Approach 1: The nuclear options for wp-config.php that I use in a target WordPress installation; as you have said, use it rarely because it does show up on the public facing pages. However, if they are already mis-behaving then go for it. The goal is to enable, show and log as much as possible, disable and then review the displayed page conent and log file content.

define('WP_DEBUG', true);
define('WP_DEBUG_LOG', true);
@ini_set('log_errors', 1);
define('WP_DEBUG_DISPLAY', true);
@ini_set('display_errors', 1);
define( 'SCRIPT_DEBUG', true);
define('SAVEQUERIES', true);

On one of my websites, the debug noise shows up as concern for 2 depreciated functions.

Approach 2: Are there any drop-in and must-use plugins you could possibly remove temporarily, to rule them out of the investigation? I've had to occassionally remove and reinstall the caching plugins after a PHP or WordPress core update.
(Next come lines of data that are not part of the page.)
--- src/binary_row_run_length_store_unit_defines.svh ---
// ----------------------------------------------------------------------------
// binary_row_run_length_store_unit_defines.svh
// assertion macros used by the run-length store controller
// ----------------------------------------------------------------------------
`ifndef BINARY_ROW_RUN_LENGTH_STORE_UNIT_DEFINES_SVH
`define BINARY_ROW_RUN_LENGTH_STORE_UNIT_DEFINES_SVH

// same-cycle implication under reset
`define BRLS_ASSERT_NOW(label, ante, cons) \
    label: assert property (@(posedge clk) disable iff (!rst_n) (ante) |-> (cons)) \
        else $error("brls assertion failed");

// next-cycle implication under reset
`define BRLS_ASSERT_NEXT(label, ante, cons) \
    label: assert property (@(posedge clk) disable iff (!rst_n) (ante) |=> (cons)) \
        else $error("brls assertion failed");

`endif

--- src/brls_pkg.sv ---
`timescale 1ns / 1ps
// ----------------------------------------------------------------------------
// brls_pkg
// shared types and constants of the binary row run-length store
// ----------------------------------------------------------------------------
package brls_pkg;

    localparam logic [8:0] MAX_WIDTH  = 9'd256;
    localparam logic [8:0] MAX_HEIGHT = 9'd256;
    localparam logic [7:0] MAX_RUNS   = 8'd128;

    // request kinds
    localparam logic [1:0] REQ_LOAD  = 2'd0;
    localparam logic [1:0] REQ_QUERY = 2'd1;
    localparam logic [1:0] REQ_READ  = 2'd2;

    // result status codes
    localparam logic [1:0] ST_OK      = 2'd0;
    localparam logic [1:0] ST_ROW_ERR = 2'd1;
    localparam logic [1:0] ST_COL_ERR = 2'd2;
    localparam logic [1:0] ST_IDX_ERR = 2'd3;

    // config register indexes
    localparam logic [1:0] CFG_COLOR  = 2'd0;
    localparam logic [1:0] CFG_WIDTH  = 2'd1;
    localparam logic [1:0] CFG_HEIGHT = 2'd2;

    typedef struct packed {
        logic [1:0] status;
        logic       pixel_color;
        logic [6:0] found_index;
        logic       found;
        logic [8:0] run_length;
        logic [7:0] run_start;
        logic [7:0] run_row;
    } brls_res_t;

    // controller to datapath
    typedef struct packed {
        logic take;
        logic load_exec;
        logic set_err;
        logic cnt_read;
        logic init;
        logic set_rd_bad;
        logic idx_read;
        logic set_rd_ok;
        logic mid_read;
        logic mid_update;
        logic last_read;
        logic set_query;
        logic set_nf;
        logic out_load;
    } brls_cmd_t;

    // datapath to controller
    typedef struct packed {
        logic [1:0] req_type;
        logic       range_err;
        logic       load_close;
        logic       idx_ge_cnt;
        logic       lo_lt_hi;
        logic       lo_nz;
        logic       out_busy;
        logic       out_taken;
    } brls_stat_t;

endpackage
Approach 3: Add a temporary phpinfo.php file into the website root (aka public_html) directory.

  1. Use any text editor to create a new phpinfo.php file and put this one line in it.

<?php phpinfo();

  1. Upload the phpinfo.php file to the website root (aka public_html) directory.
  2. Use web browser to load {yourdomain.tld}/phpinfo.php and review the content.
  3. Specifically, look for the error_log directive. It will tell you exactly where the PHP error.log file is located on that specific server. Note that this is the PHP log, not the WordPress wp-content/debug.log file.
  4. If the error_log directive is blank (not pointing to a file) then is it time to get in touch with your server hosting provider and engage them to help you enable PHP logging, temporarily.

Approach 4: Setup a local WordPress development environment on your personal computer; using application from www.localwp.com. Create a new blank local WordPress website and add the theme to it. This will allow you to choose a target PHP version to run (like 8.2.x) and open up step-debuging opportunities using Xdebug and your favourite coding IDE (a topic beyond the scope of this answer) with community forum support available.

The above 4 approaches should give you access to all the specific error/warning activity related to the theme.